[Collected data]
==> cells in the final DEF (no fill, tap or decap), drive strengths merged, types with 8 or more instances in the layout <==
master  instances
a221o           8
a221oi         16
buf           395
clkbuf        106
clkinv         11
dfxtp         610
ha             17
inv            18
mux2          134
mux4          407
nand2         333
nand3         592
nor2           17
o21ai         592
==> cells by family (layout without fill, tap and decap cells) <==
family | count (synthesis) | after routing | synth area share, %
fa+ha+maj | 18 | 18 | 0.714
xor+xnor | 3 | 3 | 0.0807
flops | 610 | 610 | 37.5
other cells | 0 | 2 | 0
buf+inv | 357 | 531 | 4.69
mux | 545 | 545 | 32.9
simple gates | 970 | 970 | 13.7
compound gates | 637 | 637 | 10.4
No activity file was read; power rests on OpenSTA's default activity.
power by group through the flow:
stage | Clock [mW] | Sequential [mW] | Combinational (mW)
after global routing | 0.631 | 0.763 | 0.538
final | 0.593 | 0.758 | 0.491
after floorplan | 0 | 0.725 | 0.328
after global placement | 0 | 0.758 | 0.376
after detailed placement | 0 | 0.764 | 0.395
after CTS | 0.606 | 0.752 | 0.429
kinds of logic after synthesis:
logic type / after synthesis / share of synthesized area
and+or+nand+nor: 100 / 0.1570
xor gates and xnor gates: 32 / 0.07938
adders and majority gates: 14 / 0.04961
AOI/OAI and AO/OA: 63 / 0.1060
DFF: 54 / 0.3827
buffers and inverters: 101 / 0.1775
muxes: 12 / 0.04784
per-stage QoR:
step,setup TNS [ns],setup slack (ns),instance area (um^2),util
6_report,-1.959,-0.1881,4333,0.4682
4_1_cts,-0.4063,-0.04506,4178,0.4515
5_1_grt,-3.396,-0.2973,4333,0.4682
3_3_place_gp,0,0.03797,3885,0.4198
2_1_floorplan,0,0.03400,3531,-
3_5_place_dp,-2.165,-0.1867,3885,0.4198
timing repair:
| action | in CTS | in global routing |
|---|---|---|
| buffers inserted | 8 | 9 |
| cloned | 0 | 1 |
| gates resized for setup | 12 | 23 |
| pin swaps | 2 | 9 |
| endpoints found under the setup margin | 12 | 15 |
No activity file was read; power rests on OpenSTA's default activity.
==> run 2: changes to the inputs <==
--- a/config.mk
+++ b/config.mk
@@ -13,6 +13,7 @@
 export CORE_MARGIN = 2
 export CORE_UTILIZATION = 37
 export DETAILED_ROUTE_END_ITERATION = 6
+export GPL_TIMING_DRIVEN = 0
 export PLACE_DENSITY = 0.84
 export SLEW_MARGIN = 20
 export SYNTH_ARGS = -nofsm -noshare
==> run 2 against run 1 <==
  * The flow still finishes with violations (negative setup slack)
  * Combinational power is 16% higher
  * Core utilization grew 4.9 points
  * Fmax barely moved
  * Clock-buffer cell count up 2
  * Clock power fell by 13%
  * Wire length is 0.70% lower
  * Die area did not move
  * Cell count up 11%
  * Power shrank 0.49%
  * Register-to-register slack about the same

▶ **EXERCISE**: Look through the entries above for the word "routing". Copy every line where it shows up.

▶ **EXERCISE ANSWER**:
family | count (synthesis) | after routing | synth area share, %
after global routing | 0.631 | 0.763 | 0.538
| action | in CTS | in global routing |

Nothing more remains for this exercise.